## [Task item]
Return all lines in the material below that contain "more".

_ _ _ _ _ _ _

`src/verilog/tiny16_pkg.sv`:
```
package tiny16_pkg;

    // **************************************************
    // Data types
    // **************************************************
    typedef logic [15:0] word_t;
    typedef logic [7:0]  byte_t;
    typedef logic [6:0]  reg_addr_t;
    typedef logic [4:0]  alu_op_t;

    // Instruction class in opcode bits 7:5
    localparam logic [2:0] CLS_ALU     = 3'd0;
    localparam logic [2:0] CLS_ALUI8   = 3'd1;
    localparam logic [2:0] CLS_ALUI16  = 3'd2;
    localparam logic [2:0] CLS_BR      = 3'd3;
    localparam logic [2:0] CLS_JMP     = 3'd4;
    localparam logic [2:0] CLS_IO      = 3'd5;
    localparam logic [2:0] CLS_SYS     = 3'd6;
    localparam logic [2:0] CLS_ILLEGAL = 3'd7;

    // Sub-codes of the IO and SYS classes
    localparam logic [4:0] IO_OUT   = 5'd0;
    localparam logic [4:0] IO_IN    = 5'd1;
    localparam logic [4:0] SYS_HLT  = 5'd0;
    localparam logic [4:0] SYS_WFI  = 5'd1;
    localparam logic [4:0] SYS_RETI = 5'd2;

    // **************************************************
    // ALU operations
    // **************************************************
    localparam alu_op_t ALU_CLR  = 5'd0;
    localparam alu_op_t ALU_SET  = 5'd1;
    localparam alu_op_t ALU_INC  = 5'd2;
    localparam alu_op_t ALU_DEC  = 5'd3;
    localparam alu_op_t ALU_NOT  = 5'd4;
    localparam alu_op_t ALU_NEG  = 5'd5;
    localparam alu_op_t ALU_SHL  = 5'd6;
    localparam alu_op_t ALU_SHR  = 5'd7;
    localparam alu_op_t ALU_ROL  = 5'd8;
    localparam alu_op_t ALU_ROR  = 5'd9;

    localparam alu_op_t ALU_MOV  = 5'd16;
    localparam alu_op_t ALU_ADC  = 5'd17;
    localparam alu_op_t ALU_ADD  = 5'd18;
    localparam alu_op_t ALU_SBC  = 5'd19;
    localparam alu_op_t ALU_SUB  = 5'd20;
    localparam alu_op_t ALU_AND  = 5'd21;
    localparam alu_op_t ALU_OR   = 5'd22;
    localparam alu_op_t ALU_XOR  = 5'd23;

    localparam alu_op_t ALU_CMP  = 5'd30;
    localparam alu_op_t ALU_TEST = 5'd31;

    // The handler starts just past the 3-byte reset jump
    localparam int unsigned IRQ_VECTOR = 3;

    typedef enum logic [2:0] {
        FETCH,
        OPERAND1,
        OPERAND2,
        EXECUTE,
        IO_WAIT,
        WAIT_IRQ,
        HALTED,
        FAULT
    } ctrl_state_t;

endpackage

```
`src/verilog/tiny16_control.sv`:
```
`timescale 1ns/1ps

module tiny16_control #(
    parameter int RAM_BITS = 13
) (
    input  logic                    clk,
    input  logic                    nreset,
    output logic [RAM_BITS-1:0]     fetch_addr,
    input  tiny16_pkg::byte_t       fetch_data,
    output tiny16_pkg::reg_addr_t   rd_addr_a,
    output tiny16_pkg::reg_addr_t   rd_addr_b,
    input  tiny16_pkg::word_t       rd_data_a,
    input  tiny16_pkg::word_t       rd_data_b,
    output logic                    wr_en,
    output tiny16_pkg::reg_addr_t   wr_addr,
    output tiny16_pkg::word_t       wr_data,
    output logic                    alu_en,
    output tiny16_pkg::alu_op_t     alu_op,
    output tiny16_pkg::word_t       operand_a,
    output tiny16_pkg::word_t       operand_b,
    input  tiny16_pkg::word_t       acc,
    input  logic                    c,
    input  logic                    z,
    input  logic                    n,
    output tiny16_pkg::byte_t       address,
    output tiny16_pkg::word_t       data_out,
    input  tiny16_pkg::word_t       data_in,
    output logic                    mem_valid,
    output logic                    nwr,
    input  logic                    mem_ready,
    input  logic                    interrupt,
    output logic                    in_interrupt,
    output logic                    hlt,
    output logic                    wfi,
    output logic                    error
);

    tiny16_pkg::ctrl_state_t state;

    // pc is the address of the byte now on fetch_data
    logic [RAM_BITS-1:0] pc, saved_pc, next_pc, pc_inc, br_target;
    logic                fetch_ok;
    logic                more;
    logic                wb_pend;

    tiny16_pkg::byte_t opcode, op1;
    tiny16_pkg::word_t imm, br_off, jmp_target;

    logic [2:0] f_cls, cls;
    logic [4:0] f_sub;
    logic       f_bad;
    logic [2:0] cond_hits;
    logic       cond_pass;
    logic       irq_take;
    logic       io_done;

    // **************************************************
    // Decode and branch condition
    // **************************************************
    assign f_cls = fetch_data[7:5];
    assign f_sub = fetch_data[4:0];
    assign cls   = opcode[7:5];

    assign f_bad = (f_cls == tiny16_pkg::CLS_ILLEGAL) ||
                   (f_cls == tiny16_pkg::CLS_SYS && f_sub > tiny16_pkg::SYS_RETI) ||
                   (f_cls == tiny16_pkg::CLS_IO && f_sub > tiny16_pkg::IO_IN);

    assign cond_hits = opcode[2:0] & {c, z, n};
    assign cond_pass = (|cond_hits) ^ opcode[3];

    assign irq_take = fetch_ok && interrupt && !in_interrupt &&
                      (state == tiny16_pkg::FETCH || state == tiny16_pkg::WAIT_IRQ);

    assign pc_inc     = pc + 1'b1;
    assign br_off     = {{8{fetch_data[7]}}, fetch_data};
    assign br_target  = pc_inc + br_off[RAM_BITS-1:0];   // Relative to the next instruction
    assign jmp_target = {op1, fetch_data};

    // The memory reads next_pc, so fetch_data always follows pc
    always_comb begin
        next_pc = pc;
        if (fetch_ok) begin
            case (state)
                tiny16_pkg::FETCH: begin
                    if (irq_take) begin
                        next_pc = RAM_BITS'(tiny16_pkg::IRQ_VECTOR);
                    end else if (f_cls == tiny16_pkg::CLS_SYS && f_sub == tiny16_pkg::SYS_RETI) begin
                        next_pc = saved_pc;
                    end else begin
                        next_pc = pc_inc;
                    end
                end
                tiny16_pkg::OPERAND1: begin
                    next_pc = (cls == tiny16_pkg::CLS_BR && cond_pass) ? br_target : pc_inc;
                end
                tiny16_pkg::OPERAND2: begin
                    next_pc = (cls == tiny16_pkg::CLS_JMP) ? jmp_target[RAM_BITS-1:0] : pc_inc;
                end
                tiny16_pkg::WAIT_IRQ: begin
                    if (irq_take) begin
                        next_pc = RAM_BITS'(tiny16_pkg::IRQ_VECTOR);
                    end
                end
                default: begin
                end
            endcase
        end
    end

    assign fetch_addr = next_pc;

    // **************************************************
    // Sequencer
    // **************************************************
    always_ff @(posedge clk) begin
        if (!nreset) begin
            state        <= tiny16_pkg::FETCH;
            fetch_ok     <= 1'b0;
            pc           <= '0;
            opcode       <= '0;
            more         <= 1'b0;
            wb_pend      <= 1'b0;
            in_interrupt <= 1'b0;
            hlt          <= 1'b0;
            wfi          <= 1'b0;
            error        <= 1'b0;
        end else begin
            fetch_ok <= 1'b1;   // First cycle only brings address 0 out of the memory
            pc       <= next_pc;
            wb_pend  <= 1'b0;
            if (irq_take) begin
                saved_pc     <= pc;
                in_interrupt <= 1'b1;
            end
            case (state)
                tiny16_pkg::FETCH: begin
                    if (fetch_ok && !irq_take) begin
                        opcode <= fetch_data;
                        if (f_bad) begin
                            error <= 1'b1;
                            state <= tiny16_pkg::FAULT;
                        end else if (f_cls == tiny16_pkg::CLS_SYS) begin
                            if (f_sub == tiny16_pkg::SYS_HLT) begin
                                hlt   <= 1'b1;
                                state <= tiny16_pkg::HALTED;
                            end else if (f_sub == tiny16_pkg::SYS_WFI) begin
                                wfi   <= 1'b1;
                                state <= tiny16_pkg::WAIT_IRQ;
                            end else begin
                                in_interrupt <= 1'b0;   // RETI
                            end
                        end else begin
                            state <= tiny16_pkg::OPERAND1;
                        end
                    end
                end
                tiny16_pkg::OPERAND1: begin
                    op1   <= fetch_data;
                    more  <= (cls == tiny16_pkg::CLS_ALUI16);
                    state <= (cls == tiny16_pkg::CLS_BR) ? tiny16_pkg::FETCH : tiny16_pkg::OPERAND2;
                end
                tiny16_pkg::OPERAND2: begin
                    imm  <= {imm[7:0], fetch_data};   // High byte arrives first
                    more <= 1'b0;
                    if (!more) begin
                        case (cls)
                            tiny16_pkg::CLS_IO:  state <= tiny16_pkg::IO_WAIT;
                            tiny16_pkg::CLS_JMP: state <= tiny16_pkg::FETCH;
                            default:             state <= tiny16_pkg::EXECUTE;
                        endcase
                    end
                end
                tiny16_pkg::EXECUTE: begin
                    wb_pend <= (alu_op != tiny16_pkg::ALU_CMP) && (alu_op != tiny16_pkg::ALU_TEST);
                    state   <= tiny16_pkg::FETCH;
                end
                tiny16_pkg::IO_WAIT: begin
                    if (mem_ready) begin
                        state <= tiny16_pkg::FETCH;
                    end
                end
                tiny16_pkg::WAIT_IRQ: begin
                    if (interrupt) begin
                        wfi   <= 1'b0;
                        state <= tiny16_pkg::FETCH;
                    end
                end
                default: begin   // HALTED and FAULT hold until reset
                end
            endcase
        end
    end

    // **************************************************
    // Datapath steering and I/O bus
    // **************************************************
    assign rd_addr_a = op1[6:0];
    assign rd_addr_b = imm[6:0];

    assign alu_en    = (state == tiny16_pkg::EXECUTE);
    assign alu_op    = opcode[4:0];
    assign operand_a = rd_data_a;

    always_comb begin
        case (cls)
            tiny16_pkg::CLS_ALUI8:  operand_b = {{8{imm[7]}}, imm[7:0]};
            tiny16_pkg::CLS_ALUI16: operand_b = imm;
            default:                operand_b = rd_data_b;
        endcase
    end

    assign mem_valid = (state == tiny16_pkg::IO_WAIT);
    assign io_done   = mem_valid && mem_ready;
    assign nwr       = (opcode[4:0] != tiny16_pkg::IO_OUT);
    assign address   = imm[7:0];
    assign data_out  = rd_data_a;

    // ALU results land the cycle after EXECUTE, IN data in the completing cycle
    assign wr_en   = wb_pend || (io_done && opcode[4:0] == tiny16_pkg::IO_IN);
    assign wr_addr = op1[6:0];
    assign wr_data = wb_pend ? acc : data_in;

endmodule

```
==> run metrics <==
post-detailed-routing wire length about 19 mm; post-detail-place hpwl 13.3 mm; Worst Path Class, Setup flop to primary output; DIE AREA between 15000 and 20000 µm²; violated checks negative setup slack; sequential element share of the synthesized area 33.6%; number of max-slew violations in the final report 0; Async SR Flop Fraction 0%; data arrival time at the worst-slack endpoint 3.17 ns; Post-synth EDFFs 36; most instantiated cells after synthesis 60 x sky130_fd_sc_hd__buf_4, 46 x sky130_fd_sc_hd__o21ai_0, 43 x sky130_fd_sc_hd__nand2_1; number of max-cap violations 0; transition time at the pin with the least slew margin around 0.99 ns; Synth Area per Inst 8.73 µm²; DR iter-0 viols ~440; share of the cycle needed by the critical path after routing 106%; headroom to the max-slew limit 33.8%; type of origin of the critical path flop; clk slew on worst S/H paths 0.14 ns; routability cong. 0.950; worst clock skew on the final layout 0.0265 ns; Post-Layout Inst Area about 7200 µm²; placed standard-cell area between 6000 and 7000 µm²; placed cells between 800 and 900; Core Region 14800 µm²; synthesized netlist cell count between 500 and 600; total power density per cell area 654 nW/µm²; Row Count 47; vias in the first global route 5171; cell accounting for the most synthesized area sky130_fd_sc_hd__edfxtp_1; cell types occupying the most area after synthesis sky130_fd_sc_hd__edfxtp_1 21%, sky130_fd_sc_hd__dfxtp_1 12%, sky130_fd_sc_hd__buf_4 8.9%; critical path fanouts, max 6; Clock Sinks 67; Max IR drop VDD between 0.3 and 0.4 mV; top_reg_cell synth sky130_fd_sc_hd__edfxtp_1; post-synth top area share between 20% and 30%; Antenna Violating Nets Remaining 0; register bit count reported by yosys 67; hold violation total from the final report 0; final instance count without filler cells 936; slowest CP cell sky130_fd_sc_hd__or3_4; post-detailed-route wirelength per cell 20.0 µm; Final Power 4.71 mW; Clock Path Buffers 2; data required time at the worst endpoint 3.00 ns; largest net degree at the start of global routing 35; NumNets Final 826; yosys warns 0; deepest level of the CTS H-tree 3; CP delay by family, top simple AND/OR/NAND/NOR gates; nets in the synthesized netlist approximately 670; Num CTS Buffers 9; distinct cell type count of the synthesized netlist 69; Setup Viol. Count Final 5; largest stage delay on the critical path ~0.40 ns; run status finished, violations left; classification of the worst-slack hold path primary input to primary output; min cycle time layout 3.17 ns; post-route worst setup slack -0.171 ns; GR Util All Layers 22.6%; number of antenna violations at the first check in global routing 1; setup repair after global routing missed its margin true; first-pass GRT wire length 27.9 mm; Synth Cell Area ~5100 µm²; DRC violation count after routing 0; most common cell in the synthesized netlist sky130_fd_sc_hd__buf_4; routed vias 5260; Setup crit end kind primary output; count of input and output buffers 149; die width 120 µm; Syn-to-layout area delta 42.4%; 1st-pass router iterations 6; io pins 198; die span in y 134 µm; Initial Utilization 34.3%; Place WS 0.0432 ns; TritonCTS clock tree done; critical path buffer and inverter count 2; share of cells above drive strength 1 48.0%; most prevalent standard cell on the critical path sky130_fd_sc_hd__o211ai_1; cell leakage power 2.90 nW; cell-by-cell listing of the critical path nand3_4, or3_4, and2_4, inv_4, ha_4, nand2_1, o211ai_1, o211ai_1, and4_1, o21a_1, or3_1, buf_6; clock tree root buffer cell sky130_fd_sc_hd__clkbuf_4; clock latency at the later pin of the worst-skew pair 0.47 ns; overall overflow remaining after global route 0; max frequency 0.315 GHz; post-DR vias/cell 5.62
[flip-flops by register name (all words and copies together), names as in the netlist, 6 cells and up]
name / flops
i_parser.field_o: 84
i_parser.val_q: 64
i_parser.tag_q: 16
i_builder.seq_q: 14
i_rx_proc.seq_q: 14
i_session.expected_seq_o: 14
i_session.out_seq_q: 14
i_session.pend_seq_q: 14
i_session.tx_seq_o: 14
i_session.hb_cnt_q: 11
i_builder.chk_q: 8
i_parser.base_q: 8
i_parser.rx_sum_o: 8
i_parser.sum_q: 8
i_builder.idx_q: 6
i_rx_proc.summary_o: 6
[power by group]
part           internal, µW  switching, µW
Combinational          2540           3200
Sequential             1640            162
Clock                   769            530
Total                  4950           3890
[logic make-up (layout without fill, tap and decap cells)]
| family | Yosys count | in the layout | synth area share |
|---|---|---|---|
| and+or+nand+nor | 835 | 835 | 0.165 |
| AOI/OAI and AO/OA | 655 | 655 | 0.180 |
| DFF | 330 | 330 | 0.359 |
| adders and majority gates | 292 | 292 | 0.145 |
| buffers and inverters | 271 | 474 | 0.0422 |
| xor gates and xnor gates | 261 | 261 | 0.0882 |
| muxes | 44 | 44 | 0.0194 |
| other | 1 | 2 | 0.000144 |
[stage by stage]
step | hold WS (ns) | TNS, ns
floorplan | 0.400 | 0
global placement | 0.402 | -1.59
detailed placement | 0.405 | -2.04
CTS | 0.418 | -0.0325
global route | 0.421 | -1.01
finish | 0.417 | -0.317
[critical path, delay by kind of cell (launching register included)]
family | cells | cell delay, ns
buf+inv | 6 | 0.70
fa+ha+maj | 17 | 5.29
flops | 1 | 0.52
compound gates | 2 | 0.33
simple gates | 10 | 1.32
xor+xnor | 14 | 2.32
===== src/hdl/spmv_pkg.sv =====
package spmv_pkg;

  // engine geometry
  localparam int unsigned NUM_LANES       = 4;
  localparam int unsigned LANE_W          = $clog2(NUM_LANES);
  localparam int unsigned FEAT_DEPTH      = 64;

  // field widths
  localparam int unsigned COL_W           = 6;
  localparam int unsigned ROW_W           = 12;
  localparam int unsigned VAL_W           = 16;
  localparam int unsigned ACC_W           = 40;

  // lane entry fifo, its depth is also the starting credit
  localparam int unsigned LANE_FIFO_DEPTH = 4;
  localparam int unsigned FIFO_PTR_W      = $clog2(LANE_FIFO_DEPTH);
  localparam int unsigned CREDIT_W        = 3;

  // debug monitor
  localparam int unsigned DBG_ROW         = 5;
  localparam int unsigned CNT_W           = 32;

  typedef struct packed {
    logic [ROW_W-1:0] row;
    logic [COL_W-1:0] col;
    logic [VAL_W-1:0] val;
    logic             last;
  } sp_entry_t;

  typedef struct packed {
    logic [COL_W-1:0] addr;
    logic [VAL_W-1:0] data;
  } feat_wr_t;

  typedef struct packed {
    logic [ROW_W-1:0] row;
    logic [ACC_W-1:0] sum;
  } lane_result_t;

  typedef enum logic [1:0] {
    LANE_IDLE,
    LANE_ACCUM,
    LANE_DRAIN,
    LANE_HOLD
  } lane_state_e;

  typedef struct packed {
    logic                 in_seen;
    logic                 out_seen;
    logic                 stall_seen;
    logic [NUM_LANES-1:0] lane_seen;
  } dbg_status_t;

endpackage
## src/include/mem_settings.svh

```systemverilog
`ifndef MEM_SETTINGS_SVH
`define MEM_SETTINGS_SVH

// one cache line as moved between the ports and the store
`define MEM_LINE_W 256

// line address, the byte offset is already stripped
`define MEM_TAG_W 27

// number of lines in the backing store, indexed by the low tag bits
`define MEM_STORE_DEPTH 16

// cycles from a sampled store request to its response, at least 2
`define MEM_STORE_LAT 4

// number of random operations issued by the testbench
`define MEM_TB_NUM_OPS 200

`endif

```

## src/mem_pkg.sv

```systemverilog
`include "mem_settings.svh"

package mem_pkg;

  typedef logic [`MEM_LINE_W-1:0] mem_line_t;
  typedef logic [`MEM_TAG_W-1:0] mem_tag_t;

  // store index, taken from the low bits of a tag
  typedef logic [$clog2(`MEM_STORE_DEPTH)-1:0] mem_index_t;

  typedef enum logic {
    ARB_IDLE,
    ARB_WAIT
  } arb_state_t;

  typedef enum logic [1:0] {
    LB_READY,
    LB_HIT,
    LB_FORWARD,
    LB_DONE
  } lb_state_t;

  typedef enum logic [1:0] {
    ST_IDLE,
    ST_BUSY,
    ST_RESP
  } store_state_t;

endpackage

```

## src/line_buffer.sv

```systemverilog
module line_buffer (
  input  logic               clk,
  input  logic               rst,
  input  mem_pkg::mem_tag_t  tag_i,
  input  logic               read_i,
  input  logic               write_i,
  input  mem_pkg::mem_line_t wline_i,
  output mem_pkg::mem_line_t rline_o,
  output logic               resp_o,
  output mem_pkg::mem_tag_t  req_tag_o,
  output logic               req_read_o,
  output logic               req_write_o,
  output mem_pkg::mem_line_t req_line_o,
  input  logic               arb_resp_i,
  input  mem_pkg::mem_line_t arb_line_i
);
  import mem_pkg::*;

  lb_state_t state;
  lb_state_t state_next;

  // the single buffered line
  logic      valid_q;
  mem_tag_t  tag_q;
  mem_line_t line_q;

  logic hit;
  logic accept_fwd;
  logic fwd_done;

  assign hit = valid_q && (tag_q == tag_i);

  always_comb begin
    state_next = state;
    unique case (state)
      LB_READY: begin
        if (write_i) begin
          state_next = LB_FORWARD;
        end else if (read_i && hit) begin
          state_next = LB_HIT;
        end else if (read_i) begin
          state_next = LB_FORWARD;
        end
      end
      LB_HIT: begin
        state_next = LB_DONE;
      end
      LB_FORWARD: begin
        if (arb_resp_i) begin
          state_next = LB_DONE;
        end
      end
      // client drops its level on the edge after resp
      LB_DONE: begin
        state_next = LB_READY;
      end
      default: begin
        state_next = LB_READY;
      end
    endcase
  end

  assign accept_fwd = (state == LB_READY) && (state_next == LB_FORWARD);
  assign fwd_done   = (state == LB_FORWARD) && arb_resp_i;

  always_ff @(posedge clk) begin
    if (rst) begin
      state       <= LB_READY;
      valid_q     <= 1'b0;
      req_read_o  <= 1'b0;
      req_write_o <= 1'b0;
    end else begin
      state <= state_next;
      if (accept_fwd) begin
        req_read_o  <= !write_i;
        req_write_o <= write_i;
      end else if (fwd_done) begin
        req_read_o  <= 1'b0;
        req_write_o <= 1'b0;
        valid_q     <= 1'b1;
      end
    end
  end

  always_ff @(posedge clk) begin
    if (accept_fwd) begin
      req_tag_o  <= tag_i;
      req_line_o <= wline_i;
    end
    // a finished transfer refills the buffer, writes keep their own data
    if (fwd_done) begin
      tag_q  <= req_tag_o;
      line_q <= req_write_o ? req_line_o : arb_line_i;
    end
  end

  assign resp_o  = (state == LB_HIT) || fwd_done;
  assign rline_o = (state == LB_FORWARD) ? arb_line_i : line_q;

endmodule

```
$ cat src/include/mem_settings.svh
`ifndef MEM_SETTINGS_SVH
`define MEM_SETTINGS_SVH

// one cache line as moved between the ports and the store
`define MEM_LINE_W 256

// line address, the byte offset is already stripped
`define MEM_TAG_W 27

// number of lines in the backing store, indexed by the low tag bits
`define MEM_STORE_DEPTH 16

// cycles from a sampled store request to its response, at least 2
`define MEM_STORE_LAT 4

// number of random operations issued by the testbench
`define MEM_TB_NUM_OPS 200

`endif

$ cat src/mem_pkg.sv
`include "mem_settings.svh"

package mem_pkg;

  typedef logic [`MEM_LINE_W-1:0] mem_line_t;
  typedef logic [`MEM_TAG_W-1:0] mem_tag_t;

  // store index, taken from the low bits of a tag
  typedef logic [$clog2(`MEM_STORE_DEPTH)-1:0] mem_index_t;

  typedef enum logic {
    ARB_IDLE,
    ARB_WAIT
  } arb_state_t;

  typedef enum logic [1:0] {
    LB_READY,
    LB_HIT,
    LB_FORWARD,
    LB_DONE
  } lb_state_t;

  typedef enum logic [1:0] {
    ST_IDLE,
    ST_BUSY,
    ST_RESP
  } store_state_t;

endpackage

$ cat src/l2_arbiter.sv
module l2_arbiter (
  input  logic               clk,
  input  logic               rst,
  input  mem_pkg::mem_tag_t  inst_tag_i,
  input  logic               inst_read_i,
  input  logic               inst_write_i,
  input  mem_pkg::mem_line_t inst_line_i,
  input  mem_pkg::mem_tag_t  data_tag_i,
  input  logic               data_read_i,
  input  logic               data_write_i,
  input  mem_pkg::mem_line_t data_line_i,
  output mem_pkg::mem_line_t inst_line_o,
  output logic               inst_resp_o,
  output mem_pkg::mem_line_t data_line_o,
  output logic               data_resp_o,
  input  logic               mem_resp_i,
  input  mem_pkg::mem_line_t mem_line_i,
  output mem_pkg::mem_line_t mem_line_o,
  output logic               mem_read_o,
  output logic               mem_write_o,
  output mem_pkg::mem_tag_t  mem_tag_o
);
  import mem_pkg::*;

  arb_state_t state;
  arb_state_t state_next;

  logic inst_req;
  logic data_req;
  logic grant;
  // 1 while the instruction port owns the store
  logic owner_inst;
  logic resp_hit;

  assign inst_req = inst_read_i || inst_write_i;
  assign data_req = data_read_i || data_write_i;
  assign grant    = (state == ARB_IDLE) && (inst_req || data_req);
  assign resp_hit = (state == ARB_WAIT) && mem_resp_i;

  always_comb begin
    state_next = state;
    unique case (state)
      ARB_IDLE: begin
        if (inst_req || data_req) begin
          state_next = ARB_WAIT;
        end
      end
      ARB_WAIT: begin
        if (mem_resp_i) begin
          state_next = ARB_IDLE;
        end
      end
      default: begin
        state_next = ARB_IDLE;
      end
    endcase
  end

  always_ff @(posedge clk) begin
    if (rst) begin
      state       <= ARB_IDLE;
      owner_inst  <= 1'b0;
      mem_read_o  <= 1'b0;
      mem_write_o <= 1'b0;
    end else begin
      state <= state_next;
      // instruction side wins a tie
      if (grant) begin
        owner_inst  <= inst_req;
        mem_read_o  <= inst_req ? inst_read_i : data_read_i;
        mem_write_o <= inst_req ? inst_write_i : data_write_i;
      end else if (resp_hit) begin
        mem_read_o  <= 1'b0;
        mem_write_o <= 1'b0;
      end
    end
  end

  always_ff @(posedge clk) begin
    if (grant) begin
      mem_tag_o  <= inst_req ? inst_tag_i : data_tag_i;
      mem_line_o <= inst_req ? inst_line_i : data_line_i;
    end
  end

  // only the owner sees the store's answer
  assign inst_resp_o = resp_hit && owner_inst;
  assign data_resp_o = resp_hit && !owner_inst;
  assign inst_line_o = (state == ARB_WAIT && owner_inst) ? mem_line_i : '0;
  assign data_line_o = (state == ARB_WAIT && !owner_inst) ? mem_line_i : '0;

endmodule

$ cat config.mk
export PLATFORM = sky130hd
export DESIGN_NAME = l2_arbiter
export DESIGN_NICKNAME = d
export VERILOG_FILES = /design/src/mem_pkg.sv /design/src/l2_arbiter.sv
export VERILOG_INCLUDE_DIRS = /design/src /design/src/include
export SDC_FILE = /design/constraint.sdc
export NUM_CORES = 1
export LEC_CHECK = 0
export ABC_AREA = 1
export ABC_CLOCK_PERIOD_IN_PS = 10300
export BUFFER_PORTS_ARGS = -buffer_cell sky130_fd_sc_hd__buf_2
export CORE_AREA = 2 2 631 633
export CTS_BUF_LIST = sky130_fd_sc_hd__clkbuf_8
export CTS_CLUSTER_SIZE = 16
export DETAILED_ROUTE_END_ITERATION = 7
export DIE_AREA = 0 0 633 635
export MAX_ROUTING_LAYER = met4
export PLACE_DENSITY_LB_ADDON = 0.08
export SYNTH_ARGS = -nofsm -noshare
export SYNTH_HDL_FRONTEND = slang
export SYNTH_SLANG_ARGS = --single-unit
$ cat constraint.sdc
create_clock -name clk -period 10.3 [get_ports clk]
set_clock_uncertainty 0.05 [all_clocks]
set_input_delay 2.06 -clock clk [delete_from_list [all_inputs] [get_ports clk]]
set_output_delay 2.06 -clock clk [all_outputs]
set_load 0.02 [all_outputs]
==> src/rtl/dCache_consts.svh <==
`ifndef DCACHE_CONSTS_SVH
`define DCACHE_CONSTS_SVH

// byte address width
`define DC_ADDR_WIDTH 32

// geometry
`define DC_SETS 8
`define DC_WORDS_PER_LINE 4

// tag is address bits 31..7
`define DC_TAG_WIDTH 25

// backing memory, 1 KB of words
`define DC_MEM_WORDS 256

// default memory latency in cycles
`define DC_MEM_LATENCY 2

`endif

==> src/rtl/dCachePkg.sv <==
`default_nettype none

package dCachePkg;

    // one data word, seen whole or as byte lanes
    typedef union packed {
        logic [31:0]       word;
        logic [3:0][7:0]   bytes;   // bytes[0] is the low lane
    } dataWord_u;

    // decoded access kind
    typedef enum logic [1:0] {
        LW  = 2'b00,
        LBU = 2'b01,
        SW  = 2'b10,
        SB  = 2'b11
    } accessKind_e;

endpackage

`default_nettype wire

==> src/rtl/loadFormatter.sv <==
`timescale 1ns/1ps
`default_nettype none
`include "dCache_consts.svh"

module loadFormatter
    import dCachePkg::*;
(
    input  logic [`DC_WORDS_PER_LINE*32-1:0]      lineData,
    input  logic [$clog2(`DC_WORDS_PER_LINE)-1:0] wordOff,
    input  logic [1:0]                            byteOff,
    input  accessKind_e                           kind,
    output logic [31:0]                           readData
);
    dataWord_u selWord;

    assign selWord.word = lineData[32*wordOff +: 32];

    always_comb begin
        if (kind == LBU) begin
            readData = {24'b0, selWord.bytes[byteOff]};   // zero extended
        end else begin
            readData = selWord.word;
        end
    end

endmodule

`default_nettype wire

_ _ _ _ _ _ _

## [Your solution]
    logic                more;
            more         <= 1'b0;
                    more  <= (cls == tiny16_pkg::CLS_ALUI16);
                    more <= 1'b0;
                    if (!more) begin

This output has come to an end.